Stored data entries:
____________________

Context: an optimization exercise on an open-source flow, tuned for small area. The choices shown serve that exercise and are no tape-out recipe.
RTL that was checked went through simulation tests only; none was proved equivalent to the original.
Power is estimated from default activity; no workload was simulated.

==> job 4748 <==
// sme_top
module sme_top (
    input  logic       clk,
    input  logic       rst_n,
    input  logic [7:0] chardata,
    input  logic       isstring,
    input  logic       ispattern,
    output logic       out_valid,
    output logic       match,
    output logic [4:0] match_index
);
==> module sme_top, before the edit <==
module sme_top (
    input  logic       clk,
    input  logic       rst_n,
    input  logic [7:0] chardata,
    input  logic       isstring,
    input  logic       ispattern,
    output logic       out_valid,
    output logic       match,
    output logic [4:0] match_index
);
    localparam logic [7:0] CHR_START = 8'h5E;    
    localparam logic [7:0] CHR_END   = 8'h24;    
    localparam logic [7:0] CHR_ANY   = 8'h2E;    
    localparam logic [7:0] CHR_SPACE = 8'h20;
    localparam logic [1:0] ST_IDLE = 2'd0;
    localparam logic [1:0] ST_WAIT = 2'd1;
    localparam logic [1:0] ST_SCAN = 2'd2;
    localparam logic [1:0] ST_END  = 2'd3;
    logic isstring_d;
    logic ispattern_d;
    logic sstart;
    logic pstart;
    logic pend;
    always_ff @(posedge clk) begin
        isstring_d <= isstring;
    end
    always_ff @(posedge clk or negedge rst_n) begin
        if (!rst_n) ispattern_d <= 1'b0;
        else        ispattern_d <= ispattern;
    end
    assign sstart = isstring & ~isstring_d;
    assign pstart = ispattern & ~ispattern_d;
    assign pend   = ispattern_d & ~ispattern;
    logic [255:0] sring;     
    logic [4:0]   ph;        
    logic [4:0]   rem;       
    logic [7:0]   ch;
    always_ff @(posedge clk) begin
        sring <= {(isstring ? chardata : sring[7:0]), sring[255:8]};
        ph    <= sstart ? 5'd1 : ph + 5'd1;
        rem   <= isstring ? 5'd1 : {rem[3:0], rem[4] ^ rem[2] ^ (rem[3:0] == 4'd0)};
    end
    assign ch = sring[7:0];
    logic [63:0] pring;      
    logic [2:0]  rotl;       
    logic [2:0]  rotf;       
    logic [7:0]  first;
    logic [7:0]  last;
    logic        anch;
    logic        lastdol;
    logic        caret_only; 
    logic [4:0]  dcnt;       
    logic        dinc;
    logic        result_now;
    logic        in_caret;
    logic        in_dol;
    logic [7:0]  in_elem;
    assign in_caret = (chardata == CHR_START);
    assign in_dol   = (chardata == CHR_END);
    assign in_elem  = (in_caret | in_dol) ? CHR_SPACE : chardata;
    always_ff @(posedge clk) begin
        pring <= {(ispattern ? in_elem : pring[7:0]), pring[63:8]};
        rotl  <= ispattern ? 3'd0 : rot_step(rotl);
        rotf  <= pstart    ? 3'd0 : rot_step(rotf);
        if (pstart)    anch       <= in_caret;
        if (ispattern) lastdol    <= in_dol;
        dcnt  <= pstart ? ph + 5'd1 : dcnt + {4'd0, dinc};
    end
    assign dinc = ispattern ? (rotf == 3'd0) & anch : ~result_now;
    assign caret_only = anch & (rotf == rotl);
    function automatic logic [2:0] rot_step(input logic [2:0] r);
        rot_step = {r[1:0], r[2] ^ r[0] ^ (r[1:0] == 2'd0)};
    endfunction
    localparam logic [23:0] ROT_SEQ = {3'd4, 3'd2, 3'd5, 3'd6, 3'd7, 3'd3, 3'd1, 3'd0};
    always_comb begin
        for (int i = 0; i < 8; i++) begin
            first[i] = (rotf == ROT_SEQ[3*(7 - i) +: 3]);
            last[i]  = (rotl == ROT_SEQ[3*(7 - i) +: 3]);
        end
    end
    logic       ph0;
    logic [7:0] rst_q;       
    logic [7:0] r_next;
    logic       full;
    logic       end_hit;
    assign ph0 = (ph == 5'd0);
    always_comb begin
        for (int i = 0; i < 8; i++) begin
            logic [7:0] e;
            logic       m;
            logic       chain;
            e         = pring[8*i +: 8];
            m         = (e == CHR_ANY) || (e == ch);
            chain     = ph0 ? (first[(i + 7) % 8] & anch) : rst_q[i];
            r_next[i] = (first[i] | chain) & m;
        end
    end
    always_ff @(posedge clk) begin
        rst_q <= r_next;
    end
    assign full    = |(last & r_next);
    assign end_hit = lastdol & (|(last & (first | rst_q)));
    logic [1:0] state;
    logic       go;
    logic       scanning;
    logic       hit;
    logic       lastc;
    logic       result_hit;
    assign go       = (state == ST_WAIT) || (state == ST_IDLE && pend);
    assign scanning = (state == ST_SCAN) || (go && ph0);
    assign hit      = full | caret_only;
    assign lastc    = (rem == 5'd0);
    assign result_now = (scanning && hit) || (state == ST_END);
    assign result_hit = scanning ? hit : end_hit;
    always_ff @(posedge clk or negedge rst_n) begin
        if (!rst_n) begin
            state <= ST_IDLE;
        end else if (scanning) begin
            state <= hit ? ST_IDLE : (lastc ? ST_END : ST_SCAN);
        end else if (go) begin
            state <= ST_WAIT;
        end else begin
            state <= ST_IDLE;
        end
    end
    always_ff @(posedge clk or negedge rst_n) begin
        if (!rst_n) begin
            out_valid <= 1'b0;
            match     <= 1'b0;
        end else begin
            out_valid <= result_now;
            match     <= result_now & result_hit;
        end
    end
    assign match_index = dcnt & {5{match}};
endmodule
Background: an optimization exercise with open tools, aiming at small area, a short achievable clock period and few clock cycles per item. Do not read the settings as production practice.
Only simulation tests tie the RTL to the original design; equivalence was not proved.

==> run P: inputs <==
==> flow/design.v (excerpt) <==
module nearest_free_value_allocator_top #(
	parameter int MaxRanges = nfva_pkg::MaxRangesDefault
) (
	input  logic        clk,
	input  logic        arst_n,
	input  logic        in_valid,
	output logic        in_stall,
	input  logic        req_type,
	input  logic [31:0] range_low,
	input  logic [31:0] range_high,
	input  logic [31:0] wanted_value,
	output logic        out_valid,
	input  logic        out_stall,
	output logic [31:0] granted_value,
	output logic [1:0]  status
);
make LEC_CHECK=0 CAP_MARGIN=20 CORE_MARGIN=2 CORE_UTILIZATION=30 SETUP_SLACK_MARGIN=3 SLEW_MARGIN=20 finish   # period 10.0 ns
run.sh (not shown) runs the stock make flow with config.mk's settings and CLKGATE_MAP_FILE= SYNTH_SCRIPT=/design/flow/synth_recipe.tcl, a recipe that flattens the netlist after the stock synthesis.
==> run A (differences from run P) <==
--- a/flow/design.v
+++ b/flow/design.v
@@ -75,17 +75,14 @@
 	input  logic [31:0] wanted_value,
 	output logic        out_valid,
 	input  logic        out_stall,
 	output logic [31:0] granted_value,
 	output logic [1:0]  status,
 	output logic        adv,       
 	output logic        proc,      
-	output logic        d_valid,
-	input  logic        hz,        
-	input  logic        hz_next,   
 	output logic [31:0] w_key,
 	output logic        d_kind,
 	output logic [31:0] d_key,
 	output logic [31:0] d_hi,
 	input  logic [31:0] res_value,
 	input  logic [1:0]  res_status
 );
@@ -95,16 +92,15 @@
 	logic [31:0] w_hi;
 	logic [33:0] f0_q, f1_q;
 	logic        acc, pop;
 	logic [1:0]  cnt_d;
 	logic        wv_d, dv_d;
 	assign in_stall  = stall_q;
 	assign acc       = in_valid && !stall_q;
-	assign proc      = dv_q && !cnt_q[1] && !hz;
-	assign d_valid   = dv_q;
+	assign proc      = dv_q && !cnt_q[1];
 	assign adv       = wv_q && (!dv_q || proc);
 	assign out_valid = (cnt_q != 2'd0);
 	assign pop       = out_valid && !out_stall;
 	assign {status, granted_value} = f0_q;
 	assign cnt_d = cnt_q + {1'b0, proc} - {1'b0, pop};
 	assign wv_d  = acc || (wv_q && !adv);
 	assign dv_d  = adv || (dv_q && !proc);
@@ -114,15 +110,15 @@
 			dv_q <= 1'b0;
 			stall_q <= 1'b0;
 			cnt_q <= 2'd0;
 		end else begin
 			wv_q <= wv_d;
 			dv_q <= dv_d;
 			cnt_q <= cnt_d;
-			stall_q <= wv_d && dv_d && (cnt_d == 2'd2 || hz_next);
+			stall_q <= wv_d && dv_d && (cnt_d == 2'd2);
 		end
 	end
 	always_ff @(posedge clk) begin
 		if (acc) begin
 			w_kind <= req_type;
 			w_key  <= req_type ? wanted_value : range_low;
 			w_hi   <= range_high;
@@ -143,111 +139,82 @@
 module nfva_datapath #(
 	parameter int MaxRanges = nfva_pkg::MaxRangesDefault
 ) (
 	input  logic        clk,
 	input  logic        arst_n,
 	input  logic        adv,
 	input  logic        proc,
-	input  logic        d_valid,
-	output logic        hz,        
-	output logic        hz_next,   
 	input  logic [31:0] w_key,
 	input  logic        d_kind,
 	input  logic [31:0] d_key,
 	input  logic [31:0] d_hi,
 	output logic [31:0] res_value,
 	output logic [1:0]  res_status
 );
 	localparam int N = MaxRanges;
 	logic [N-1:0]    v_q;             
 	logic [N-1:0]    st_q;            
 	logic [31:0]     lo [N];
 	logic [31:0]     hi [N];
-	logic [N-1:0]    stn;             
-	always_comb for (int i = 0; i < N; i++) stn[i] = st_q[(i + 1) % N];
-	logic [31:0]  f_key;              
-	logic [N-1:0] fr;                 
-	logic [N-1:0] ft, fb, fh, fa;
-	assign f_key = hz ? d_key : w_key;
+	logic [N-1:0] traw_d, traw_q;     
 	always_comb begin
 		for (int i = 0; i < N; i++) begin
 			logic [1:0] c;
-			c = nfva_pkg::cmp32(lo[i], f_key);
-			fr[i] = !c[1];
-			ft[i] = v_q[i] && fr[i];
-		end
-		for (int i = 0; i < N; i++) begin
-			fb[i] = ft[i] && (!ft[(i + 1) % N] || stn[i]);
-			fh[i] = !ft[i] && (st_q[i] || ft[(i + N - 1) % N]);
-			fa[i] = fh[i] && v_q[i];
+			c = nfva_pkg::cmp32(lo[i], w_key);
+			traw_d[i] = !c[1];
 		end
 	end
-	logic [31:0] fb_lo, fb_hi, fa_lo, fa_hi;
+	logic [N-1:0] lo_left, lo_bus, hi_left, hi_bus;
+	logic [N-1:0] lo_left_q, lo_bus_q;
+	logic         bus_le_d, bus_le_q;    
+	logic [N-1:0] tr;                 
+	always_ff @(posedge clk) begin
+		traw_q <= adv ? traw_d : tr;
+		lo_left_q <= lo_left;
+		lo_bus_q  <= lo_bus;
+		bus_le_q  <= bus_le_d;
+	end
+	logic [N-1:0] t;                  
+	logic [N-1:0] tp, tn, stn;        
+	logic [N-1:0] bsel, asel, here;
 	always_comb begin
-		fb_lo = '0; fb_hi = '0; fa_lo = '0; fa_hi = '0;
 		for (int i = 0; i < N; i++) begin
-			fb_lo |= {32{fb[i]}} & lo[i];
-			fb_hi |= {32{fb[i]}} & hi[i];
-			fa_lo |= {32{fa[i]}} & lo[i];
-			fa_hi |= {32{fa[i]}} & hi[i];
+			tr[i] = lo_left_q[i] ? traw_q[(i + N - 1) % N] :
+			        lo_bus_q[i]  ? bus_le_q : traw_q[i];
+			t[i] = v_q[i] && tr[i];
 		end
-	end
-	logic [N-1:0] dr_q;               
-	logic [31:0]  b_lo_q, b_hi_q, a_lo_q, a_hi_q;
-	logic         has_b_q, has_a_q;
-	logic [N-1:0] u_left_q, u_bus_q;  
-	logic         u_le_q;             
-	logic         u_ins_q, u_del_q, u_lo_q, u_hi_q;
-	logic         u_xb_q, u_xa_q, u_h_q;
-	logic [31:0]  u_lo_v_q, u_hi_v_q, u_e_hi_q;
-	logic [N-1:0] dr, t, tp, bsel, asel, here;
-	always_comb begin
 		for (int i = 0; i < N; i++) begin
-			dr[i] = u_left_q[i] ? dr_q[(i + N - 1) % N] :
-			        u_bus_q[i]  ? u_le_q : dr_q[i];
-			t[i] = v_q[i] && dr[i];
+			tp[i]  = t[(i + N - 1) % N];
+			tn[i]  = t[(i + 1) % N];
+			stn[i] = st_q[(i + 1) % N];
 		end
-		for (int i = 0; i < N; i++) tp[i] = t[(i + N - 1) % N];
 		for (int i = 0; i < N; i++) begin
-			bsel[i] = t[i] && (!t[(i + 1) % N] || stn[i]);
+			bsel[i] = t[i] && (!tn[i] || stn[i]);
 			here[i] = !t[i] && (st_q[i] || tp[i]);
 			asel[i] = here[i] && v_q[i];
 		end
 	end
-	logic        ins_e, e_below, e_above;
-	logic [31:0] bm_lo, bm_hi, am_lo, am_hi;
 	logic [31:0] b_lo, b_hi, a_lo, a_hi;
-	logic        has_b, has_a;
-	assign ins_e   = u_ins_q && u_h_q;
-	assign e_below = ins_e && u_le_q;
-	assign e_above = ins_e && !u_le_q;
-	assign hz = d_valid && ((u_del_q && (u_xb_q || u_xa_q)) ||
-	                                (u_lo_q && u_xb_q && !u_le_q));
-	assign bm_lo = (u_lo_q && u_xb_q) ? u_lo_v_q : b_lo_q;
-	assign bm_hi = (u_hi_q && u_xb_q) ? u_hi_v_q : b_hi_q;
-	assign am_lo = (u_lo_q && u_xa_q) ? u_lo_v_q : a_lo_q;
-	assign am_hi = (u_hi_q && u_xa_q) ? u_hi_v_q : a_hi_q;
 	always_comb begin
-		if (e_below) begin
-			b_lo = u_lo_v_q; b_hi = u_e_hi_q; has_b = 1'b1;
-		end else begin
-			b_lo = bm_lo; b_hi = bm_hi; has_b = has_b_q;
-		end
-		if (e_above) begin
-			a_lo = u_lo_v_q; a_hi = u_e_hi_q; has_a = 1'b1;
-		end else begin
-			a_lo = am_lo; a_hi = am_hi; has_a = has_a_q;
+		b_lo = '0; b_hi = '0; a_lo = '0; a_hi = '0;
+		for (int i = 0; i < N; i++) begin
+			b_lo |= {32{bsel[i]}} & lo[i];
+			b_hi |= {32{bsel[i]}} & hi[i];
+			a_lo |= {32{asel[i]}} & lo[i];
+			a_hi |= {32{asel[i]}} & hi[i];
 		end
 	end
-	logic full, empty, in_b;
+	logic has_b, has_a, full, empty, in_b;
 	logic ge_bh, le_al, bad, b_eq_lo, b_eq_hi, b_single, a_single, below_wins;
 	logic [1:0] c_bk, c_ah, c_kh;
 	assign c_bk = nfva_pkg::cmp32(b_hi, d_key);
 	assign c_ah = nfva_pkg::cmp32(a_lo, d_hi);
 	assign c_kh = nfva_pkg::cmp32(d_key, d_hi);
+	assign has_b = |t;
+	assign has_a = |asel;
 	assign full  = &v_q;
 	assign empty = !(|v_q);
 	assign ge_bh = !c_bk[0];
 	assign le_al = !c_ah[1];
 	assign bad   = c_kh[1];
 	assign in_b  = has_b && ge_bh;
 	assign b_eq_lo = (b_lo == d_key);
@@ -298,15 +265,20 @@
 			else op_whi_b = 1'b1;
 		end else begin
 			res_value = a_lo;
 			if (a_single) op_del_a = 1'b1;
 			else op_wlo_a = 1'b1;
 		end
 	end
-	logic [N-1:0] lo_left, lo_bus, hi_left, hi_bus, v_d, st_d, vp;
+	logic [1:0] c_kw, c_aw;
+	assign c_kw = nfva_pkg::cmp32(d_key, w_key);
+	assign c_aw = nfva_pkg::cmp32(a_lo, w_key);
+	assign bus_le_d = (d_kind == nfva_pkg::REQ_LOAD) ? !c_kw[1] :
+	                  in_b ? c_kw[0] : c_aw[0];
+	logic [N-1:0] v_d, st_d, vp;
 	logic         op_del;
 	assign op_del = op_del_b || op_del_a;
 	always_comb begin
 		for (int i = 0; i < N; i++) vp[i] = v_q[(i + N - 1) % N];
 		for (int i = 0; i < N; i++) begin
 			logic sh;
 			sh = (op_ins && vp[i] && !tp[i] && !st_q[i]) ||
@@ -339,56 +311,14 @@
 		nfva_ram u_ent (
 			.clk(clk), .lo_left(lo_left[i]), .lo_bus(lo_bus[i]),
 			.hi_left(hi_left[i]), .hi_bus(hi_bus[i]),
 			.left_lo(lo[(i + N - 1) % N]), .left_hi(hi[(i + N - 1) % N]),
 			.bus_lo(bus_lo), .bus_hi(bus_hi),
 			.lo(lo[i]), .hi(hi[i]));
 	end
-	logic r_bb, r_ba, r_ab, r_aa, r_h, x_is_a;
-	assign r_bb = |(bsel & fb);
-	assign r_ba = |(bsel & fa);
-	assign r_ab = |(asel & fb);
-	assign r_aa = |(asel & fa);
-	assign r_h  = |(here & fh);
-	assign x_is_a = op_del_a || op_wlo_a;
-	logic [1:0] c_kw, c_aw;
-	logic       le_w;
-	assign c_kw = nfva_pkg::cmp32(d_key, w_key);
-	assign c_aw = nfva_pkg::cmp32(a_lo, w_key);
-	assign le_w = (d_kind == nfva_pkg::REQ_LOAD) ? !c_kw[1] :
-	              in_b ? c_kw[0] : c_aw[0];
-	logic u_xb_d, u_xa_d;
-	assign u_xb_d = x_is_a ? r_ab : r_bb;
-	assign u_xa_d = x_is_a ? r_aa : r_ba;
-	assign hz_next = proc && ((op_del && (u_xb_d || u_xa_d)) ||
-	                          ((op_wlo_a || op_wlo_b) && u_xb_d && !le_w));
-	always_ff @(posedge clk) begin
-		if (adv || hz) begin
-			dr_q <= fr;
-			b_lo_q <= fb_lo; b_hi_q <= fb_hi; a_lo_q <= fa_lo; a_hi_q <= fa_hi;
-			has_b_q <= |fb; has_a_q <= |fa;
-		end else begin
-			dr_q <= dr;
-			b_lo_q <= b_lo; b_hi_q <= b_hi; a_lo_q <= a_lo; a_hi_q <= a_hi;
-			has_b_q <= has_b; has_a_q <= has_a;
-		end
-		u_left_q <= lo_left;
-		u_bus_q  <= lo_bus;
-		u_le_q   <= le_w;
-		u_ins_q  <= proc && op_ins;
-		u_del_q  <= proc && op_del;
-		u_lo_q   <= proc && (op_wlo_a || op_wlo_b);
-		u_hi_q   <= proc && op_whi_b;
-		u_xb_q   <= u_xb_d;
-		u_xa_q   <= u_xa_d;
-		u_h_q    <= r_h;
-		u_lo_v_q <= bus_lo;
-		u_hi_v_q <= bus_hi;
-		u_e_hi_q <= (d_kind == nfva_pkg::REQ_LOAD) ? d_hi : b_hi;
-	end
 endmodule
 `timescale 1ns / 1ps
 module nearest_free_value_allocator_top #(
 	parameter int MaxRanges = nfva_pkg::MaxRangesDefault
 ) (
 	input  logic        clk,
 	input  logic        arst_n,
@@ -399,25 +329,24 @@
 	input  logic [31:0] range_high,
 	input  logic [31:0] wanted_value,
 	output logic        out_valid,
 	input  logic        out_stall,
 	output logic [31:0] granted_value,
 	output logic [1:0]  status
 );
-	logic        adv, proc, d_valid, hz, hz_next, d_kind;
+	logic        adv, proc, d_kind;
 	logic [31:0] w_key, d_key, d_hi, res_value;
 	logic [1:0]  res_status;
 	nfva_ctrl u_ctrl (
 		.clk(clk), .arst_n(arst_n),
 		.in_valid(in_valid), .in_stall(in_stall), .req_type(req_type),
 		.range_low(range_low), .range_high(range_high), .wanted_value(wanted_value),
 		.out_valid(out_valid), .out_stall(out_stall),
 		.granted_value(granted_value), .status(status),
-		.adv(adv), .proc(proc), .d_valid(d_valid), .hz(hz), .hz_next(hz_next),
-		.w_key(w_key), .d_kind(d_kind), .d_key(d_key), .d_hi(d_hi),
+		.adv(adv), .proc(proc), .w_key(w_key),
+		.d_kind(d_kind), .d_key(d_key), .d_hi(d_hi),
 		.res_value(res_value), .res_status(res_status));
 	nfva_datapath #(.MaxRanges(MaxRanges)) u_dp (
-		.clk(clk), .arst_n(arst_n), .adv(adv), .proc(proc), .d_valid(d_valid),
-		.hz(hz), .hz_next(hz_next), .w_key(w_key),
+		.clk(clk), .arst_n(arst_n), .adv(adv), .proc(proc), .w_key(w_key),
 		.d_kind(d_kind), .d_key(d_key), .d_hi(d_hi),
 		.res_value(res_value), .res_status(res_status));
 endmodule
==> flow/config.mk (replaced) <==
export PLATFORM = sky130hd
export DESIGN_NAME = nearest_free_value_allocator_top
export DESIGN_NICKNAME = nearest_free_value_allocator_top
export VERILOG_FILES = /design/flow/design.v
export SDC_FILE = /design/flow/constraint.sdc
export NUM_CORES = 4
export LEC_CHECK = 0
export CAP_MARGIN = 20
export CORE_MARGIN = 2
export CORE_UTILIZATION = 40
export SLEW_MARGIN = 20
==> summary.txt <==
Clock Path Buffers: run P 5; run A 4
Placed cells: run P 50,600; run A 41,800
Die span in y: run P 992 um; run A 831 um
RD Place Congestion: run P 1.22; run A 1.48
Post-cts gate resize count: run P 604; run A 7
Post-synthesis share of cell area spent on and, or, nand and nor gates: run P 15.7%; run A 18.4%
Complex-gate fraction of the synthesized area: run P 37.2%; run A 32.1%
Register area share after synthesis: run P 33.9%; run A 34.7%
CTS Buf Count: run P 649; run A 568
Synthesized Nets: run P 37,700; run A 32,300
Row count: run P 363; run A 303
Starting density of the core: run P 30.0%; run A 40.2%
Outcome: run P stopped before the end; run A stopped before the end
Stage where the flow stopped: run P 5_1_grt; run A 5_1_grt
Area share of xor/xnor cells in the synthesized design: run P 0.410%; run A 0.410%
Post-placement worst setup slack: run P -0.223 ns; run A -0.315 ns
Cell area after technology mapping: run P 0.293 mm2; run A 0.274 mm2
Buffers inserted by post-CTS timing repair: run P 396; run A 0
Testbench counts of run P, summed over its fixed seeds: cycles 2,448, items 2,400.
Testbench counts of run A, summed over its fixed seeds: cycles 2,424, items 2,400.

____________________

Exercise – Each line that holds the word "pstart" should be extracted from the records.

Answer to this problem –
    logic pstart;
    assign pstart = ispattern & ~ispattern_d;
        rotf  <= pstart    ? 3'd0 : rot_step(rotf);
        if (pstart)    anch       <= in_caret;
        dcnt  <= pstart ? ph + 5'd1 : dcnt + {4'd0, dinc};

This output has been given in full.